The regulations, set to take effect next March, instruct businesses to author security plans on how to protect private data and allow for more flexibility among small businesses, advocates said.
Shifting from an earlier draft released in February, the new version permits a “risk-based approach” based on a company’s size, resources, nature of data, and other factors, rather than mandating every component regardless of specifics.
Municipalities are expressly exempted from the regulations, as are many portable devices from encryption requirements.
“I think it’s a significant improvement, particularly for small businesses,” said Jon Hurst, president of the Retailers Association of Massachusetts.
Hurst said that “the fundamental concerns remain” with technological implementation and questioned why Beacon Hill would impose ID theft prevention rules on businesses while excluding government agencies.
“If government can’t comply with it, how can we expect employers to comply with it?” Hurst asked.
Since the ID theft law passed in 2007, employers have fought against what they called overly burdensome measures. The regulations published Monday appeared to appease many of their concerns.

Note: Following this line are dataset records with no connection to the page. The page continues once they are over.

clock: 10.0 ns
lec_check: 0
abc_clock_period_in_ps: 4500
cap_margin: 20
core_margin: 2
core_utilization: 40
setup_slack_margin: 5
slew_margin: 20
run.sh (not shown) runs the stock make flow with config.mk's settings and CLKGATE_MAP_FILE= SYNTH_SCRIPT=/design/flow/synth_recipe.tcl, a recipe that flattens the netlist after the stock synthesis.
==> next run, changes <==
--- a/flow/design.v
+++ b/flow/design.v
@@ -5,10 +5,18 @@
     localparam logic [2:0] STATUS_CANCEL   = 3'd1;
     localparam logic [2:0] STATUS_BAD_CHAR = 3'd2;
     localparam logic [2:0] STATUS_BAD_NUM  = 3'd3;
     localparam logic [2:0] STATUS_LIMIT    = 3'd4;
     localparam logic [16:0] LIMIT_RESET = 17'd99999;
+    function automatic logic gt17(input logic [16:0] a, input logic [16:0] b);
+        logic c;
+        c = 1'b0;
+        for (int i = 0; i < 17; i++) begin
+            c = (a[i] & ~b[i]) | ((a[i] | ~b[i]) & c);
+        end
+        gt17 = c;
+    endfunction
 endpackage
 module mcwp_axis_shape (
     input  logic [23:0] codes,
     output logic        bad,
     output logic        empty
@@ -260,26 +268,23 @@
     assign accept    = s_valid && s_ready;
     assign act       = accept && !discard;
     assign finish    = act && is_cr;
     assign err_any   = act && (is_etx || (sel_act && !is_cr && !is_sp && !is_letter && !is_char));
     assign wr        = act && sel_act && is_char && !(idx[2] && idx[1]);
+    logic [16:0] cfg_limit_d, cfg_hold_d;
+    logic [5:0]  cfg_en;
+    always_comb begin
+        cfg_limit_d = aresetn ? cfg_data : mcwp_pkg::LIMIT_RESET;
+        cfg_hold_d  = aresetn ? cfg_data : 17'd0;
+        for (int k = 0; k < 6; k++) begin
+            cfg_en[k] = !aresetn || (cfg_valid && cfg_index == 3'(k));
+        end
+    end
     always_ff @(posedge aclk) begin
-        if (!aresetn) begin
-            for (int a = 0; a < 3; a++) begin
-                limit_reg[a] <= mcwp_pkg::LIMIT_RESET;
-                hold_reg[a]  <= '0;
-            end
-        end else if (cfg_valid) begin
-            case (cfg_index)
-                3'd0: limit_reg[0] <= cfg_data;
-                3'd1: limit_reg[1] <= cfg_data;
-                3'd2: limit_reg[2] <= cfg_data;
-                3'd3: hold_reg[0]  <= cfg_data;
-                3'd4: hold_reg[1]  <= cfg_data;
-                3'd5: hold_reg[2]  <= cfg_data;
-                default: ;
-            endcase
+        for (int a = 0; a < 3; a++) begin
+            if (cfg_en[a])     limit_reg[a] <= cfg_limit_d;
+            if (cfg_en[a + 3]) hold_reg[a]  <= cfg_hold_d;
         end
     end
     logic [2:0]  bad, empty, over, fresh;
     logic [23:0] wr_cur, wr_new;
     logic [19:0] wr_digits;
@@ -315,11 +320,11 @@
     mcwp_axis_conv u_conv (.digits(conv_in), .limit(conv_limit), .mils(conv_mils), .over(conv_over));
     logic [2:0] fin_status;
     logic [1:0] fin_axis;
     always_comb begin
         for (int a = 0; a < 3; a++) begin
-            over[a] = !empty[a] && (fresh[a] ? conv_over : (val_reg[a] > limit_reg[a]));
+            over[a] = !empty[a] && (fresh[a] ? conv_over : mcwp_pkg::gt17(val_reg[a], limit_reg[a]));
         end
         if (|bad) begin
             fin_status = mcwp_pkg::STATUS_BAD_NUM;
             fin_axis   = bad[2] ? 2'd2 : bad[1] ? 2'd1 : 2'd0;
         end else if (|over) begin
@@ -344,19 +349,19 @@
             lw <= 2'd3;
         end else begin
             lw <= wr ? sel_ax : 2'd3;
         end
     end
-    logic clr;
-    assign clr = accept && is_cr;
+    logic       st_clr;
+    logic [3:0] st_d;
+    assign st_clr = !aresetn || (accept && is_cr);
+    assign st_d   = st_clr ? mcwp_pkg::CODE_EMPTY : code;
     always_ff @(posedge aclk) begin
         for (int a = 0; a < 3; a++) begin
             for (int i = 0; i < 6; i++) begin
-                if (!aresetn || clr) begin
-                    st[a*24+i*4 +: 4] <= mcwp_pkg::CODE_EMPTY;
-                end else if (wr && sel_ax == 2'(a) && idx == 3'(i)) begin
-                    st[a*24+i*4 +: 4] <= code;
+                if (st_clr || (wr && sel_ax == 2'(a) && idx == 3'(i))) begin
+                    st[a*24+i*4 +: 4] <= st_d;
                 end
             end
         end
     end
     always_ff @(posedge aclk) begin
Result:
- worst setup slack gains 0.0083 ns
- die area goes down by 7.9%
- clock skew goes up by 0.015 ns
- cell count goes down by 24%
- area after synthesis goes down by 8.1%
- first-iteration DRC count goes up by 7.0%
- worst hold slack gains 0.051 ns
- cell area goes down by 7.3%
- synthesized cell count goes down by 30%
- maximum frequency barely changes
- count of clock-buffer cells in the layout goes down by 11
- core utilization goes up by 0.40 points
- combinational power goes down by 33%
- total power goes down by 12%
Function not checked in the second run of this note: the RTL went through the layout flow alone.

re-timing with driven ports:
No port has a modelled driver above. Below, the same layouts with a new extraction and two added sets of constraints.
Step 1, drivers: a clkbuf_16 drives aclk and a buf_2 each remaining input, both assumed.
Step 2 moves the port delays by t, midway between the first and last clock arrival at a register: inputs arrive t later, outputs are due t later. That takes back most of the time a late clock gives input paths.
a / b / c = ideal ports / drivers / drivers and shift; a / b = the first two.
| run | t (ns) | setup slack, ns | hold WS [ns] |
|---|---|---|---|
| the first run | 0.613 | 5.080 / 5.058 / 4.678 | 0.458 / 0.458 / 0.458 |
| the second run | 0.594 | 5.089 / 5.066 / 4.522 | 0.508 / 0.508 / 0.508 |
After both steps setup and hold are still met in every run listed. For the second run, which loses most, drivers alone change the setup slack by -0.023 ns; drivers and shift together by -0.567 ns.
From an optimization exercise on the open Yosys and OpenROAD flow, aimed at small area, a short achievable clock period and few clock cycles; shortcuts taken in it are not production practice.
In this exercise RTL edits were held to simulation tests only and were not proved equivalent to the original.
No activity file was given, so power comes from the tool's default toggle rates.

==> flow/design.v <==
package otem_pkg;
    localparam logic [1:0] CMD_TICK  = 2'd0;
    localparam logic [1:0] CMD_START = 2'd1;
    localparam logic [1:0] CMD_STOP  = 2'd2;
    localparam logic [1:0] CMD_SETP  = 2'd3;
    localparam int unsigned SLOT_W   = 4;
    localparam int unsigned DELAY_W  = 32;
    localparam int unsigned EXP_W    = 64;
    localparam int unsigned IN_DW    = 40;
    localparam int unsigned OUT_DW   = 72;
    localparam int unsigned MAX_EVENTS = 32;
    localparam int unsigned EVCNT_W    = 5;
endpackage
import otem_pkg::*;
module otem_slot_mem
#(
    parameter int NUM_SLOTS = 16
) (
    input  logic                         i_clk,
    input  logic [$clog2(NUM_SLOTS)-1:0] i_rd_addr,
    output logic [EXP_W-1:0]             o_rd_exp,
    output logic [DELAY_W-1:0]           o_rd_per,
    input  logic [1:0]                   i_we,       
    input  logic [$clog2(NUM_SLOTS)-1:0] i_wr_addr,
    input  logic [EXP_W-1:0]             i_wr_exp,
    input  logic [DELAY_W-1:0]           i_wr_per
);
    logic [EXP_W-1:0]   r_exp_mem [NUM_SLOTS];
    logic [DELAY_W-1:0] r_per_mem [NUM_SLOTS];
    always_ff @(posedge i_clk) begin
        if (i_we[1]) begin
            r_exp_mem[i_wr_addr] <= i_wr_exp;
        end
        o_rd_exp <= r_exp_mem[i_rd_addr];
    end
    always_ff @(posedge i_clk) begin
        if (i_we[0]) begin
            r_per_mem[i_wr_addr] <= i_wr_per;
        end
        o_rd_per <= r_per_mem[i_rd_addr];
    end
endmodule
import otem_pkg::*;
module ordered_timer_expiry_manager_top
#(
    parameter int NUM_SLOTS = 16
) (
    input  logic              i_clk,
    input  logic              i_rst_n,
    input  logic              i_s_tvalid,
    output logic              o_s_tready,
    input  logic [IN_DW-1:0]  i_s_tdata,    
    input  logic [1:0]        i_s_tuser,    
    output logic              o_m_tvalid,
    input  logic              i_m_tready,
    output logic [OUT_DW-1:0] o_m_tdata,    
    output logic              o_m_tlast     
);
    localparam int IW = $clog2(NUM_SLOTS);
    localparam logic [IW-1:0] LAST_SLOT = IW'(NUM_SLOTS - 1);
    localparam logic [EVCNT_W-1:0] LAST_EV = EVCNT_W'(MAX_EVENTS - 1);
    localparam logic [1:0] ST_IDLE   = 2'd0;
    localparam logic [1:0] ST_SCAN   = 2'd1;
    localparam logic [1:0] ST_DECIDE = 2'd2;
    localparam logic [1:0] ST_FLUSH  = 2'd3;
    logic [1:0]          r_state, n_state;
    logic [EXP_W-1:0]    r_tick;
    logic [NUM_SLOTS-1:0] r_active;
    logic [IW-1:0]       r_addr;
    logic                r_issue_last;
    logic                r_cmp_vld;
    logic [IW-1:0]       r_cmp_idx;
    logic                r_best_found;
    logic [IW-1:0]       r_best_idx;
    logic [EXP_W-1:0]    r_best_exp;
    logic [DELAY_W-1:0]  r_best_per;
    logic [EVCNT_W-1:0]  r_cnt;
    logic                r_pend;
    logic [IW-1:0]       r_pend_idx;
    logic [EXP_W-1:0]    r_pend_exp;
    logic                r_out_vld;
    logic [SLOT_W-1:0]   r_out_slot;
    logic [EXP_W-1:0]    r_out_exp;
    logic                r_out_last;
    logic [EXP_W-1:0]    rd_exp;
    logic [DELAY_W-1:0]  rd_per;
    logic                we_exp;
    logic                we_per;
    logic [IW-1:0]       wr_addr;
    logic [EXP_W-1:0]    wr_exp;
    logic [DELAY_W-1:0]  wr_per;
    logic [SLOT_W-1:0]   in_slot;
    logic [DELAY_W-1:0]  in_delay;
    logic                in_per;
    logic                in_acc;
    logic                in_range;
    logic [IW-1:0]       in_idx;
    logic                out_free;
    logic                due;
    logic                better;
    logic                dec_go;
    logic                load_out;
    logic                load_last;
    assign in_slot  = i_s_tdata[3:0];
    assign in_delay = i_s_tdata[35:4];
    assign in_per   = i_s_tdata[36];
    assign in_idx   = IW'(in_slot);
    assign in_range = (32'(in_slot) < 32'(NUM_SLOTS));
    assign o_s_tready = (r_state == ST_IDLE);
    assign in_acc     = i_s_tvalid && o_s_tready;
    assign out_free   = !r_out_vld || i_m_tready;
    assign o_m_tvalid = r_out_vld;
    assign o_m_tdata  = {4'b0, r_out_exp, r_out_slot};
    assign o_m_tlast  = r_out_last;
    assign due    = r_active[r_cmp_idx] && (rd_exp <= r_tick);
    assign better = !r_best_found || (rd_exp < r_best_exp);
    assign dec_go    = (r_state == ST_DECIDE) && r_best_found && (!r_pend || out_free);
    assign load_out  = (dec_go && r_pend) || load_last;
    assign load_last = (r_state == ST_FLUSH) && r_pend && out_free;
    otem_slot_mem #(
        .NUM_SLOTS(NUM_SLOTS)
    ) u_mem (
        .i_clk     (i_clk),
        .i_rd_addr (r_addr),
        .o_rd_exp  (rd_exp),
        .o_rd_per  (rd_per),
        .i_we      ({we_exp, we_per}),
        .i_wr_addr (wr_addr),
        .i_wr_exp  (wr_exp),
        .i_wr_per  (wr_per)
    );
    always_comb begin
        we_exp  = 1'b0;
        we_per  = 1'b0;
        wr_addr = in_idx;
        wr_exp  = r_tick + EXP_W'(in_delay);
        wr_per  = in_per ? in_delay : '0;
        if (dec_go) begin
            wr_addr = r_best_idx;
            wr_exp  = r_best_exp + EXP_W'(r_best_per);
            we_exp  = (r_best_per != '0);
        end else if (in_acc && in_range) begin
            unique case (i_s_tuser)
                CMD_START: begin
                    we_exp = 1'b1;
                    we_per = 1'b1;
                end
                CMD_SETP: begin
                    wr_per = in_delay;
                    we_per = 1'b1;
                end
                default: begin
                    we_exp = 1'b0;
                    we_per = 1'b0;
                end
            endcase
        end
    end
    always_comb begin
        n_state = r_state;
        unique case (r_state)
            ST_IDLE: begin
                if (in_acc && i_s_tuser == CMD_TICK) n_state = ST_SCAN;
            end
            ST_SCAN: begin
                if (r_issue_last) n_state = ST_DECIDE;
            end
            ST_DECIDE: begin
                if (!r_best_found) begin
                    n_state = ST_FLUSH;
                end else if (dec_go) begin
                    n_state = (r_cnt == LAST_EV) ? ST_FLUSH : ST_SCAN;
                end
            end
            ST_FLUSH: begin
                if (!r_pend || out_free) n_state = ST_IDLE;
            end
            default: n_state = ST_IDLE;
        endcase
    end
    always_ff @(posedge i_clk) begin
        if (!i_rst_n) begin
            r_state      <= ST_IDLE;
            r_tick       <= '0;
            r_active     <= '0;
            r_addr       <= '0;
            r_issue_last <= 1'b0;
            r_cmp_vld    <= 1'b0;
            r_best_found <= 1'b0;
            r_cnt        <= '0;
            r_pend       <= 1'b0;
            r_out_vld    <= 1'b0;
        end else begin
            r_state <= n_state;
            if (in_acc) begin
                if (i_s_tuser == CMD_TICK) begin
                    r_tick       <= r_tick + 1'b1;
                    r_cnt        <= '0;
                    r_addr       <= '0;
                    r_issue_last <= 1'b0;
                    r_best_found <= 1'b0;
                end else if (in_range && i_s_tuser == CMD_START) begin
                    r_active[in_idx] <= 1'b1;
                end else if (in_range && i_s_tuser == CMD_STOP) begin
                    r_active[in_idx] <= 1'b0;
                end
            end
            if (r_state == ST_SCAN && !r_issue_last) begin
                r_addr       <= r_addr + 1'b1;
                r_issue_last <= (r_addr == LAST_SLOT);
            end
            r_cmp_vld <= (r_state == ST_SCAN) && !r_issue_last;
            if (r_cmp_vld && due && better) begin
                r_best_found <= 1'b1;
            end
            if (dec_go) begin
                r_pend       <= 1'b1;
                r_cnt        <= r_cnt + 1'b1;
                r_addr       <= '0;
                r_issue_last <= 1'b0;
                r_best_found <= 1'b0;
                if (r_best_per == '0) r_active[r_best_idx] <= 1'b0;
            end
            if (load_last) r_pend <= 1'b0;
            if (load_out) begin
                r_out_vld <= 1'b1;
            end else if (i_m_tready) begin
                r_out_vld <= 1'b0;
            end
        end
    end
    always_ff @(posedge i_clk) begin
        if (r_cmp_vld && due && better) begin
            r_best_idx <= r_cmp_idx;
            r_best_exp <= rd_exp;
            r_best_per <= rd_per;
        end
        r_cmp_idx <= r_addr;
        if (dec_go) begin
            r_pend_idx <= r_best_idx;
            r_pend_exp <= r_best_exp;
        end
        if (load_out) begin
            r_out_slot <= SLOT_W'(r_pend_idx);
            r_out_exp  <= r_pend_exp;
            r_out_last <= load_last;
        end
    end
endmodule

In a press release, consumer affairs and business regulations undersecretary Barbara Anthony said, “In listening to the concerns of small business leaders, we understand there were issues regarding the impact these regulations have on those companies. These updated regulations feature a fair balance between consumer protections and business realities.”
Business groups complained about earlier compliance deadlines and said many of the requirements of the anti-ID theft law would likely prove too onerous. They were quick Monday to offer praise for the softened regulations.
“They have really done a great job in terms of engaging the business community to discuss this and try to find a balanced approach toward doing what we all want to do,” Brad MacDougall, associate vice president for government affairs at the Associated Industries of Massachusetts, said of Patrick administration officials.
The regulations hinge on “technical feasibility,” defined in a summary as “reasonable means through technology to accomplish a required result.” Blanket computer security provisions apply where technically feasible, as do encryption requirements for portable devices.
The administration pointed out in its summary that scant encryption technology exists for cell phones, BlackBerries, net books, iPhones and similar devices, while the technology is available for laptops.
The rules permit smaller businesses to take more modest protection steps. The summary says that small businesses that house only employee data can lock files in a storage cabinet and lock the door to that room. Customer and employee information, though, would require more aggressive protection.